1. Implementation ideas:

I break down the problem into three parts mainly: Assembling, initializing and executing module. In the assembling module I scanned the instructions twice. first recording the location of all labels and second extract key information in order to encode the instructions into machine codes. After that, an intermediate file containing the machine codes of the instructions would be outputted. In the initializing module I allocated 6MB space for the simulated memory. I placed the .data part of the MIPS program to the simulated static data area (located 1MB above the starting location of simulated memory) and the assembled code read from the intermediate file to “text segment” part (starting from the beginning of the simulated memory). I allocated a program counter which captures 4 bytes pointing to the first instruction. I allocated 4-bytes space for the each of the 32 32-bit registers as simulated register file. In execution module I judge the instruction type based on the instruction op code and funct code and then implement corresponding operations using C/C++ or UNIX system functions. Besides, I wrote a Makefile for the convenience of compilation in different computers.

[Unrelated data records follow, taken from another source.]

$ cat src/hw/rtl/occupancy_grid_ray_update_core_macros.svh
// assertion macros for the occupancy grid ray update core
`ifndef OCCUPANCY_GRID_RAY_UPDATE_CORE_MACROS_SVH
`define OCCUPANCY_GRID_RAY_UPDATE_CORE_MACROS_SVH
`ifndef SYNTHESIS
`define OGRU_ASSERT_IMP(lbl, ante, cons) \
    lbl: assert property (@(posedge clk) disable iff (!rst_n) (ante) |-> (cons)) \
        else $error("ogru assertion failed");
`define OGRU_ASSERT_NEXT(lbl, ante, cons) \
    lbl: assert property (@(posedge clk) disable iff (!rst_n) (ante) |=> (cons)) \
        else $error("ogru assertion failed");
`else
`define OGRU_ASSERT_IMP(lbl, ante, cons)
`define OGRU_ASSERT_NEXT(lbl, ante, cons)
`endif
`endif

$ cat src/hw/rtl/ogru_pkg.sv
// shared types and constants for the occupancy grid ray update core
`default_nettype none
package ogru_pkg;

    localparam int GRID_WIDTH  = 64;
    localparam int GRID_HEIGHT = 64;
    localparam int GX_BITS     = 6;
    localparam int GY_BITS     = 6;
    localparam int ADDR_W      = GX_BITS + GY_BITS;
    localparam int ANGLE_BITS  = 12;
    localparam int T_SHIFT     = 16 - (ANGLE_BITS - 2);

    localparam int POS_W  = 14;
    localparam int RAY_W  = 25;
    localparam int LOG_W  = 12;
    localparam int MUL_W  = 22;
    localparam int PROD_W = 2 * MUL_W;
    localparam int STEP_W = 14;

    localparam logic [16:0] POLY_A   = 17'd102944;
    localparam logic [16:0] POLY_B   = 17'd42334;
    localparam logic [16:0] POLY_C   = 17'd5223;
    localparam logic [16:0] Q16_ONE  = 17'd65536;
    localparam logic [16:0] STEP_Q16 = 17'd13107;

    localparam logic [1:0] OP_WRITE  = 2'd0;
    localparam logic [1:0] OP_BEAM   = 2'd1;
    localparam logic [1:0] OP_READ   = 2'd2;
    localparam logic [1:0] OP_UNUSED = 2'd3;

    localparam logic [1:0] END_NONE  = 2'd0;
    localparam logic [1:0] END_HIT   = 2'd1;
    localparam logic [1:0] END_LEFT  = 2'd2;
    localparam logic [1:0] END_RANGE = 2'd3;

    localparam logic [2:0] CFG_HIT   = 3'd0;
    localparam logic [2:0] CFG_PASS  = 3'd1;
    localparam logic [2:0] CFG_MIN   = 3'd2;
    localparam logic [2:0] CFG_MAX   = 3'd3;
    localparam logic [2:0] CFG_RANGE = 3'd4;

    localparam logic [9:0]  HIT_RESET   = 10'd217;
    localparam logic [10:0] PASS_RESET  = 11'h727;
    localparam logic [11:0] MIN_RESET   = 12'hD00;
    localparam logic [10:0] MAX_RESET   = 11'd768;
    localparam logic [15:0] RANGE_RESET = 16'd7680;

    typedef enum logic [2:0] {
        MUL_UU  = 3'd0,
        MUL_CT2 = 3'd1,
        MUL_BT2 = 3'd2,
        MUL_AU  = 3'd3,
        MUL_SK  = 3'd4,
        MUL_OX  = 3'd5,
        MUL_OY  = 3'd6,
        MUL_RR  = 3'd7
    } mul_sel_t;

    typedef struct packed {
        logic       take;
        logic       clear;
        logic       world_we;
        logic       rd_ray;
        logic       cap_cval;
        logic       arg_hi;
        mul_sel_t   mul_sel;
        logic       cap_t2;
        logic       cap_da;
        logic       cap_db;
        logic       load_ray;
        logic       step_ray;
        logic       set_end;
        logic       occ_we;
        logic       cap_sq;
        logic       reason_we;
        logic [1:0] reason;
        logic       out_load;
    } cmd_t;

    typedef struct packed {
        logic clear_last;
        logic out_grid;
        logic hit;
        logic exceeded;
    } sts_t;

endpackage
`default_nettype wire

$ cat src/hw/rtl/ogru_ctrl.sv
// controller state machine for the occupancy grid ray update core
`default_nettype none
`include "occupancy_grid_ray_update_core_macros.svh"
module ogru_ctrl (
    input  wire logic          clk,
    input  wire logic          rst_n,
    input  wire logic          in_valid,
    output logic               in_ready,
    input  wire logic [1:0]    operation,
    output logic               out_valid,
    input  wire logic          out_ready,
    input  wire ogru_pkg::sts_t sts,
    output ogru_pkg::cmd_t     cmd
);

    typedef enum logic [15:0] {
        ST_IDLE  = 16'h0001,
        ST_CLEAR = 16'h0002,
        ST_WWR   = 16'h0004,
        ST_RD    = 16'h0008,
        ST_RDCAP = 16'h0010,
        ST_SIN1  = 16'h0020,
        ST_SIN2  = 16'h0040,
        ST_SIN3  = 16'h0080,
        ST_SIN4  = 16'h0100,
        ST_SIN5  = 16'h0200,
        ST_SIN6  = 16'h0400,
        ST_LOAD  = 16'h0800,
        ST_CHECK = 16'h1000,
        ST_WRITE = 16'h2000,
        ST_DIST  = 16'h4000,
        ST_DONE  = 16'h8000
    } state_t;

    state_t state_reg, state_next;
    logic   pass_reg, pass_next;
    logic   out_valid_reg, out_valid_next;
    logic   out_free;

    assign out_free  = !out_valid_reg || out_ready;
    assign in_ready  = (state_reg == ST_IDLE);
    assign out_valid = out_valid_reg;

    always_comb
    begin
        state_next = state_reg;
        pass_next  = pass_reg;
        cmd        = '0;
        cmd.mul_sel = ogru_pkg::MUL_UU;
        unique case (state_reg)
            ST_IDLE:
            begin
                if (in_valid)
                begin
                    cmd.take = 1'b1;
                    case (operation)
                        ogru_pkg::OP_WRITE: state_next = ST_WWR;
                        ogru_pkg::OP_BEAM:  state_next = ST_SIN1;
                        ogru_pkg::OP_READ:  state_next = ST_RD;
                        default:            state_next = ST_DONE;
                    endcase
                end
            end
            ST_CLEAR:
            begin
                cmd.clear = 1'b1;
                if (sts.clear_last)
                    state_next = ST_IDLE;
            end
            ST_WWR:
            begin
                cmd.world_we = 1'b1;
                state_next   = ST_DONE;
            end
            ST_RD:
            begin
                state_next = ST_RDCAP;
            end
            ST_RDCAP:
            begin
                cmd.cap_cval = 1'b1;
                state_next   = ST_DONE;
            end
            ST_SIN1:
            begin
                cmd.arg_hi  = pass_reg;
                cmd.mul_sel = ogru_pkg::MUL_UU;
                state_next  = ST_SIN2;
            end
            ST_SIN2:
            begin
                cmd.cap_t2  = 1'b1;
                cmd.mul_sel = ogru_pkg::MUL_CT2;
                state_next  = ST_SIN3;
            end
            ST_SIN3:
            begin
                cmd.mul_sel = ogru_pkg::MUL_BT2;
                state_next  = ST_SIN4;
            end
            ST_SIN4:
            begin
                cmd.arg_hi  = pass_reg;
                cmd.mul_sel = ogru_pkg::MUL_AU;
                state_next  = ST_SIN5;
            end
            ST_SIN5:
            begin
                cmd.mul_sel = ogru_pkg::MUL_SK;
                state_next  = ST_SIN6;
            end
            ST_SIN6:
            begin
                // second pass does the complementary angle, then squares the range
                if (pass_reg)
                begin
                    cmd.cap_db  = 1'b1;
                    cmd.mul_sel = ogru_pkg::MUL_RR;
                    pass_next   = 1'b0;
                    state_next  = ST_LOAD;
                end
                else
                begin
                    cmd.cap_da = 1'b1;
                    pass_next  = 1'b1;
                    state_next = ST_SIN1;
                end
            end
            ST_LOAD:
            begin
                cmd.load_ray = 1'b1;
                state_next   = ST_CHECK;
            end
            ST_CHECK:
            begin
                if (sts.out_grid)
                begin
                    cmd.reason_we = 1'b1;
                    cmd.reason    = ogru_pkg::END_LEFT;
                    state_next    = ST_DONE;
                end
                else
                begin
                    cmd.rd_ray  = 1'b1;
                    cmd.set_end = 1'b1;
                    cmd.mul_sel = ogru_pkg::MUL_OX;
                    state_next  = ST_WRITE;
                end
            end
            ST_WRITE:
            begin
                cmd.occ_we  = 1'b1;
                cmd.cap_sq  = 1'b1;
                cmd.mul_sel = ogru_pkg::MUL_OY;
                if (sts.hit)
                begin
                    cmd.reason_we = 1'b1;
                    cmd.reason    = ogru_pkg::END_HIT;
                    state_next    = ST_DONE;
                end
                else
                    state_next = ST_DIST;
            end
            ST_DIST:
            begin
                if (sts.exceeded)
                begin
                    cmd.reason_we = 1'b1;
                    cmd.reason    = ogru_pkg::END_RANGE;
                    state_next    = ST_DONE;
                end
                else
                begin
                    cmd.step_ray = 1'b1;
                    state_next   = ST_CHECK;
                end
            end
            ST_DONE:
            begin
                if (out_free)
                begin
                    cmd.out_load = 1'b1;
                    state_next   = ST_IDLE;
                end
            end
            default:
            begin
                state_next = ST_IDLE;
            end
        endcase
    end

    always_comb
    begin
        out_valid_next = out_valid_reg;
        if (cmd.out_load)
            out_valid_next = 1'b1;
        else if (out_ready)
            out_valid_next = 1'b0;
    end

    always_ff @(posedge clk or negedge rst_n)
    begin
        if (!rst_n)
        begin
            state_reg     <= ST_CLEAR;
            pass_reg      <= 1'b0;
            out_valid_reg <= 1'b0;
        end
        else
        begin
            state_reg     <= state_next;
            pass_reg      <= pass_next;
            out_valid_reg <= out_valid_next;
        end
    end

    `OGRU_ASSERT_NEXT(a_take_leaves_idle, in_valid && in_ready, !in_ready)
    `OGRU_ASSERT_NEXT(a_result_held, out_valid && !out_ready, out_valid)
    `OGRU_ASSERT_NEXT(a_check_flow, state_reg == ST_CHECK, state_reg == ST_WRITE || state_reg == ST_DONE)
    `OGRU_ASSERT_IMP(a_no_take_in_clear, state_reg == ST_CLEAR, !in_ready && !cmd.take)

endmodule
`default_nettype wire
[config.mk]
export PLATFORM = sky130hd
export DESIGN_NAME = cpt_mul
export DESIGN_NICKNAME = d
export VERILOG_FILES = /design/src/hw/rtl/cpt_pkg.sv /design/src/hw/rtl/cpt_mul.sv
export SDC_FILE = /design/constraint.sdc
export NUM_CORES = 2
export LEC_CHECK = 0
export ABC_AREA = 0
export BUFFER_PORTS_ARGS = -buffer_cell sky130_fd_sc_hd__buf_2
export CAP_MARGIN = 20
export CORE_MARGIN = 2
export CORE_UTILIZATION = 58
export CTS_CLUSTER_DIAMETER = 200
export DETAILED_ROUTE_END_ITERATION = 8
export PLACE_DENSITY = 0.78
export SLEW_MARGIN = 15
export SYNTH_ARGS = -nofsm -noshare
export SYNTH_HDL_FRONTEND = slang
export SYNTH_SLANG_ARGS = --single-unit
export TNS_END_PERCENT = 5
[constraint.sdc]
create_clock -name clk -period 7.4 [get_ports clk]
set_input_delay 0.37 -clock clk [delete_from_list [all_inputs] [get_ports clk]]
set_output_delay 0.37 -clock clk [all_outputs]
set_load 0.01 [all_outputs]
File: src/hw/rtl/cpt_pkg.sv
// ----------------------------------------------------------------------------
// cpt_pkg
// Shared types and constants of the camera pose tracker.
// ----------------------------------------------------------------------------
package cpt_pkg;

	localparam int YAW_FULL    = 46080;   // 360 degrees in 1/128 degree
	localparam int YAW_HALF    = 23040;
	localparam int YAW_QUARTER = 11520;
	localparam int PITCH_LIMIT = 11507;   // 89.9 degrees
	localparam int DIR_ONE     = 16384;   // 1.0 in Q2.14
	localparam int CORDIC_STEPS = 16;
	localparam logic signed [33:0] CORDIC_GAIN_Q30 = 34'sd652032874;

	typedef enum logic [2:0] {
		KIND_SET_POS  = 3'd0,
		KIND_SET_ROT  = 3'd1,
		KIND_HOME     = 3'd2,
		KIND_MOVE_WLD = 3'd3,
		KIND_MOVE_REL = 3'd4,
		KIND_ROTATE   = 3'd5
	} kind_t;

	typedef enum logic [2:0] {
		CFG_HOME_X     = 3'd0,
		CFG_HOME_Y     = 3'd1,
		CFG_HOME_Z     = 3'd2,
		CFG_HOME_YAW   = 3'd3,
		CFG_HOME_PITCH = 3'd4
	} cfg_idx_t;

	// arctangent of 2^-i in 1/65536 degree
	function automatic logic signed [25:0] atan_f(input logic [3:0] i);
		logic signed [25:0] r;
		unique case (i)
			4'd0:  r = 26'sd2949120;
			4'd1:  r = 26'sd1740967;
			4'd2:  r = 26'sd919879;
			4'd3:  r = 26'sd466945;
			4'd4:  r = 26'sd234379;
			4'd5:  r = 26'sd117304;
			4'd6:  r = 26'sd58666;
			4'd7:  r = 26'sd29335;
			4'd8:  r = 26'sd14668;
			4'd9:  r = 26'sd7334;
			4'd10: r = 26'sd3667;
			4'd11: r = 26'sd1833;
			4'd12: r = 26'sd917;
			4'd13: r = 26'sd458;
			4'd14: r = 26'sd229;
			default: r = 26'sd115;
		endcase
		return r;
	endfunction

endpackage
<file path="src/hw/rtl/cpt_pkg.sv">
// ----------------------------------------------------------------------------
// cpt_pkg
// Shared types and constants of the camera pose tracker.
// ----------------------------------------------------------------------------
package cpt_pkg;

	localparam int YAW_FULL    = 46080;   // 360 degrees in 1/128 degree
	localparam int YAW_HALF    = 23040;
	localparam int YAW_QUARTER = 11520;
	localparam int PITCH_LIMIT = 11507;   // 89.9 degrees
	localparam int DIR_ONE     = 16384;   // 1.0 in Q2.14
	localparam int CORDIC_STEPS = 16;
	localparam logic signed [33:0] CORDIC_GAIN_Q30 = 34'sd652032874;

	typedef enum logic [2:0] {
		KIND_SET_POS  = 3'd0,
		KIND_SET_ROT  = 3'd1,
		KIND_HOME     = 3'd2,
		KIND_MOVE_WLD = 3'd3,
		KIND_MOVE_REL = 3'd4,
		KIND_ROTATE   = 3'd5
	} kind_t;

	typedef enum logic [2:0] {
		CFG_HOME_X     = 3'd0,
		CFG_HOME_Y     = 3'd1,
		CFG_HOME_Z     = 3'd2,
		CFG_HOME_YAW   = 3'd3,
		CFG_HOME_PITCH = 3'd4
	} cfg_idx_t;

	// arctangent of 2^-i in 1/65536 degree
	function automatic logic signed [25:0] atan_f(input logic [3:0] i);
		logic signed [25:0] r;
		unique case (i)
			4'd0:  r = 26'sd2949120;
			4'd1:  r = 26'sd1740967;
			4'd2:  r = 26'sd919879;
			4'd3:  r = 26'sd466945;
			4'd4:  r = 26'sd234379;
			4'd5:  r = 26'sd117304;
			4'd6:  r = 26'sd58666;
			4'd7:  r = 26'sd29335;
			4'd8:  r = 26'sd14668;
			4'd9:  r = 26'sd7334;
			4'd10: r = 26'sd3667;
			4'd11: r = 26'sd1833;
			4'd12: r = 26'sd917;
			4'd13: r = 26'sd458;
			4'd14: r = 26'sd229;
			default: r = 26'sd115;
		endcase
		return r;
	endfunction

endpackage

</file>
<file path="src/hw/rtl/cpt_cordic.sv">
// ----------------------------------------------------------------------------
// cpt_cordic
// Iterative rotation-mode CORDIC: sine and cosine in Q30, one step a cycle.
// ----------------------------------------------------------------------------
module cpt_cordic
	import cpt_pkg::*;
(
	input  logic               clk,
	input  logic               arst_n,
	input  logic               start,
	input  logic signed [16:0] angle,
	output logic               done,
	output logic signed [31:0] sin_q,
	output logic signed [31:0] cos_q
);
	logic signed [33:0] x_q, y_q, x_next, y_next;
	logic signed [25:0] z_q, z_next, z0;
	logic [3:0]         cnt_q;
	logic               busy_q, neg_q, done_q, neg0;
	logic signed [17:0] a1, a2;

	// bring the angle into +-90 degrees, negating both results when shifted
	always_comb begin
		a1   = {angle[16], angle};
		a2   = a1;
		neg0 = 1'b0;
		if (a1 > 18'sd23040)
			a1 = a1 - 18'sd46080;
		a2 = a1;
		if (a1 > 18'sd11520) begin
			a2   = a1 - 18'sd23040;
			neg0 = 1'b1;
		end else if (a1 < -18'sd11520) begin
			a2   = a1 + 18'sd23040;
			neg0 = 1'b1;
		end
		z0 = 26'(a2) <<< 9;
	end

	always_comb begin
		if (!z_q[25]) begin
			x_next = x_q - (y_q >>> cnt_q);
			y_next = y_q + (x_q >>> cnt_q);
			z_next = z_q - atan_f(cnt_q);
		end else begin
			x_next = x_q + (y_q >>> cnt_q);
			y_next = y_q - (x_q >>> cnt_q);
			z_next = z_q + atan_f(cnt_q);
		end
	end

	always_ff @(posedge clk or negedge arst_n) begin
		if (!arst_n) begin
			busy_q <= 1'b0;
			done_q <= 1'b0;
			cnt_q  <= '0;
		end else begin
			done_q <= 1'b0;
			if (start) begin
				busy_q <= 1'b1;
				cnt_q  <= '0;
			end else if (busy_q) begin
				cnt_q <= cnt_q + 4'd1;
				if (cnt_q == 4'(CORDIC_STEPS - 1)) begin
					busy_q <= 1'b0;
					done_q <= 1'b1;
				end
			end
		end
	end

	always_ff @(posedge clk) begin
		if (start) begin
			x_q   <= CORDIC_GAIN_Q30;
			y_q   <= '0;
			z_q   <= z0;
			neg_q <= neg0;
		end else if (busy_q) begin
			x_q <= x_next;
			y_q <= y_next;
			z_q <= z_next;
			if (cnt_q == 4'(CORDIC_STEPS - 1)) begin
				sin_q <= neg_q ? 32'(-y_next) : 32'(y_next);
				cos_q <= neg_q ? 32'(-x_next) : 32'(x_next);
			end
		end
	end

	assign done = done_q;

endmodule

</file>
**src/rtl/core/rar_pkg.sv**
```systemverilog
// Package for the rational arithmetic reducer: payload types and opcodes.
package rar_pkg;

  localparam int unsigned WordWidth = 32;

  typedef enum logic [1:0] {
    OP_ADD = 2'd0,
    OP_SUB = 2'd1,
    OP_MUL = 2'd2,
    OP_DIV = 2'd3
  } op_t;

  typedef struct packed {
    logic [1:0]                  req_type;
    logic signed [WordWidth-1:0] a_num;
    logic signed [WordWidth-1:0] a_den;
    logic signed [WordWidth-1:0] b_num;
    logic signed [WordWidth-1:0] b_den;
  } in_word_t;

  typedef struct packed {
    logic signed [WordWidth-1:0] res_num;
    logic signed [WordWidth-1:0] res_den;
    logic                        error;
  } out_word_t;

endpackage

```
**src/rtl/core/rational_arithmetic_reduce.sv**
```systemverilog
// Rational add/sub/mul/div with Euclid gcd reduction on one shared serial divider.
//
//  channel | ports                     | dir | payload
//  in      | in_valid/in_ready/in_data  | in  | in_word_t (op, two fractions)
//  out     | out_valid/out_ready/out_data| out | out_word_t (num, den, error)
//
// Products: one 32x32 multiply per cycle on one multiplier, in states M0, M1 and M2.
// Each gcd remainder step runs check, a WordWidth-bit restoring divide on the
// shared divider, done wait and update; each final quotient runs a divider
// start and a done wait. An item passes the products, the gcd steps and the
// two quotients before the next accept; a zero gcd skips the quotients, flags
// an error and goes to the result. Not ready while busy or while the result
// waits. Synchronous active-low reset returns to idle.
module rational_arithmetic_reduce
  import rar_pkg::*;
(
  input  logic      clk,
  input  logic      rst_n,
  input  logic      in_valid,
  output logic      in_ready,
  input  in_word_t  in_data,
  output logic      out_valid,
  input  logic      out_ready,
  output out_word_t out_data
);

  localparam int unsigned W  = WordWidth;
  localparam int unsigned CW = $clog2(W + 1);

  typedef enum logic [3:0] {
    S_IDLE, S_M0, S_M1, S_M2, S_M3, S_GCHK, S_GDIV, S_GUPD,
    S_QN, S_QNW, S_QD, S_QDW, S_OUT
  } state_t;

  state_t       state_r;
  op_t          op_r;
  logic [W-1:0] an_r, ad_r, bn_r, bd_r;
  logic [W-1:0] p_r, num_r, den_r, ga_r, gb_r;
  logic         err_r;
  // divider: magnitudes, quotient/remainder shift registers
  logic [W-1:0] dvd_r, dvs_r, quo_r;
  logic [W:0]   rem_r;
  logic [CW-1:0] cnt_r;
  logic         dbusy_r;
  logic         neg_r;
  logic         start;
  logic [W-1:0] s_a, s_b;

  // shared multiplier operands
  logic [W-1:0] m_x, m_y, m_p;
  always_comb begin
    unique case (state_r)
      S_M0:    begin m_x = an_r; m_y = (op_r == OP_MUL) ? bn_r : bd_r; end
      S_M1:    begin m_x = bn_r; m_y = ad_r; end
      default: begin m_x = ad_r; m_y = (op_r == OP_DIV) ? bn_r : bd_r; end
    endcase
  end
  assign m_p = W'(m_x * m_y);

  function automatic logic [W-1:0] mag(input logic [W-1:0] v);
    return v[W-1] ? W'(-v) : v;
  endfunction

  // one restoring step of the shared divider
  logic [W:0] trial;
  assign trial = {rem_r[W-1:0], dvd_r[W-1]} - {1'b0, dvs_r};

  assign in_ready  = (state_r == S_IDLE);
  assign out_valid = (state_r == S_OUT);
  assign out_data  = '{res_num: num_r, res_den: den_r, error: err_r};

  always_comb begin
    start = 1'b0;
    s_a   = ga_r;
    s_b   = gb_r;
    unique case (state_r)
      S_GCHK:  begin start = (gb_r != '0); end
      S_QN:    begin start = 1'b1; s_a = num_r; s_b = ga_r; end
      S_QD:    begin start = 1'b1; s_a = den_r; s_b = ga_r; end
      default: ;
    endcase
  end

  logic [W-1:0] rem_s, quo_s;
  assign rem_s = neg_r ? W'(-rem_r[W-1:0]) : rem_r[W-1:0];
  assign quo_s = neg_r ? W'(-quo_r) : quo_r;

  always_ff @(posedge clk) begin
    if (!rst_n) begin
      state_r <= S_IDLE;
      dbusy_r <= 1'b0;
    end else begin
      // divider sequencing
      if (start) begin
        dvd_r   <= mag(s_a);
        dvs_r   <= mag(s_b);
        rem_r   <= '0;
        quo_r   <= '0;
        cnt_r   <= CW'(W);
        dbusy_r <= 1'b1;
        neg_r   <= (state_r == S_GCHK) ? s_a[W-1] : (s_a[W-1] ^ s_b[W-1]);
      end else if (dbusy_r) begin
        dvd_r <= {dvd_r[W-2:0], 1'b0};
        if (!trial[W]) begin
          rem_r <= {1'b0, trial[W-1:0]};
          quo_r <= {quo_r[W-2:0], 1'b1};
        end else begin
          rem_r <= {rem_r[W-1:0], dvd_r[W-1]};
          quo_r <= {quo_r[W-2:0], 1'b0};
        end
        cnt_r <= cnt_r - 1'b1;
        if (cnt_r == CW'(1)) dbusy_r <= 1'b0;
      end
      unique case (state_r)
        S_IDLE: if (in_valid) begin
          op_r  <= op_t'(in_data.req_type);
          an_r  <= in_data.a_num;
          ad_r  <= in_data.a_den;
          bn_r  <= in_data.b_num;
          bd_r  <= in_data.b_den;
          err_r <= 1'b0;
          state_r <= S_M0;
        end
        S_M0: begin num_r <= m_p; state_r <= S_M1; end
        S_M1: begin p_r <= m_p; state_r <= S_M2; end
        S_M2: begin
          den_r <= m_p;
          ga_r  <= (op_r == OP_ADD) ? num_r + p_r :
                   (op_r == OP_SUB) ? num_r - p_r : num_r;
          gb_r  <= m_p;
          state_r <= S_M3;
        end
        S_M3: begin num_r <= ga_r; state_r <= S_GCHK; end
        S_GCHK: begin
          if (gb_r != '0) state_r <= S_GDIV;
          else if (ga_r == '0) begin err_r <= 1'b1; state_r <= S_OUT; end
          else state_r <= S_QN;
        end
        S_GDIV: if (!dbusy_r) state_r <= S_GUPD;
        S_GUPD: begin ga_r <= gb_r; gb_r <= rem_s; state_r <= S_GCHK; end
        S_QN:   state_r <= S_QNW;
        S_QNW: if (!dbusy_r) begin
          num_r <= quo_s;
          if (!neg_r && quo_r[W-1]) err_r <= 1'b1;
          state_r <= S_QD;
        end
        S_QD:   state_r <= S_QDW;
        S_QDW: if (!dbusy_r) begin
          den_r <= quo_s;
          if (!neg_r && quo_r[W-1]) err_r <= 1'b1;
          state_r <= S_OUT;
        end
        S_OUT: if (out_ready) state_r <= S_IDLE;
        default: state_r <= S_IDLE;
      endcase
    end
  end

  // checks
  a_div_only_when_waiting: assert property (@(posedge clk) disable iff (!rst_n)
    start |-> !dbusy_r) else $error("divider restarted while busy");
  a_out_hold: assert property (@(posedge clk) disable iff (!rst_n)
    out_valid && !out_ready |=> out_valid && $stable(out_data))
    else $error("result changed while stalled");
  a_no_overlap: assert property (@(posedge clk) disable iff (!rst_n)
    !(in_ready && out_valid)) else $error("ready while result pending");

endmodule
```
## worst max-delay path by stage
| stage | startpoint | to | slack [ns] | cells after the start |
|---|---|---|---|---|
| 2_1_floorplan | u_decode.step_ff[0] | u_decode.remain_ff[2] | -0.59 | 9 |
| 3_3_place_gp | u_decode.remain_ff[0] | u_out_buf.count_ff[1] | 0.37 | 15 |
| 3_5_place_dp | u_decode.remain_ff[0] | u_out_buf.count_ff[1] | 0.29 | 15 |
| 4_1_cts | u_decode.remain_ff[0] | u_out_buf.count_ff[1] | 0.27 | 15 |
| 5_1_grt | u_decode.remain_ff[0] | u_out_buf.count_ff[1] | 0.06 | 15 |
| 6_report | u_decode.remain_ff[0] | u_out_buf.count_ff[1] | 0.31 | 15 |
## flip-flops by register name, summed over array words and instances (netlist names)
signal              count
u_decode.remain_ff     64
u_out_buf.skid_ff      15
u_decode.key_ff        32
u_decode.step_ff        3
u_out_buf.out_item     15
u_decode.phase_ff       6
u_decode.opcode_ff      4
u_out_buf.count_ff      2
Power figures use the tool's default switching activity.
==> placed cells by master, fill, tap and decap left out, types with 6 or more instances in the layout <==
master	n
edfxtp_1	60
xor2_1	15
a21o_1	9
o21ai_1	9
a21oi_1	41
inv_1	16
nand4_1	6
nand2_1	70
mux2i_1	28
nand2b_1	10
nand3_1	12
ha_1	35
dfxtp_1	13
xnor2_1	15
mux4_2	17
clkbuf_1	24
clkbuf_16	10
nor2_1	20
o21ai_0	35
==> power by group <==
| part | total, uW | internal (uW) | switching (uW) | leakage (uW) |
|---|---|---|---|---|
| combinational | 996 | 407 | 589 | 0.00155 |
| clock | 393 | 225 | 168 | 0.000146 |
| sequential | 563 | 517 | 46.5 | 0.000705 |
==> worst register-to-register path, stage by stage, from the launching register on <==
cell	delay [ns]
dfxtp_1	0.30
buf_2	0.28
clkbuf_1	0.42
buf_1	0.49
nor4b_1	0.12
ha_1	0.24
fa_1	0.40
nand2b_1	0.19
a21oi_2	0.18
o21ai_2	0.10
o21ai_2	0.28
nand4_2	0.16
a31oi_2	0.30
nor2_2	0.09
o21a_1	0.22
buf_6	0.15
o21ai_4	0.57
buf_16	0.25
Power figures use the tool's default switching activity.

1. Implementation details:

In assembler, I defined 3 bit fields with the size of 32 bits each but containing different bit patterns to store the different types of instructions (R, I and J format) and to print them out. I used a map with structure {register name: register ID} for the convenience of looking up register ID and encode them into the machine code. I used another map with structure {label: difference to the first instruction in the number of instructions (when using, just add that difference to the base address)} to store the labels and its corresponding address. In simulator, I used another map with structure {ID: register pointer} for the convenience of referencing registers using their ID. I defined two unions for the convenience of zero-sign extension (by putting the target value in LSB of the union containing less bits and extract the result with more bits). I used integer pointers (int\*) to indicate pointer to instructions and registers for the convenience of value assignment and type casting.

1. Conclusion:

In this project I wrote an assembler and a simulator which can simulate executing a MIPS program file on a 64-bit computer. I divided the project into three parts: Assembling MIPS program file, initializing memory and registers as well as executing machine codes. I used multiple data structures like bit fields and unions to make the implementation more efficient and robust.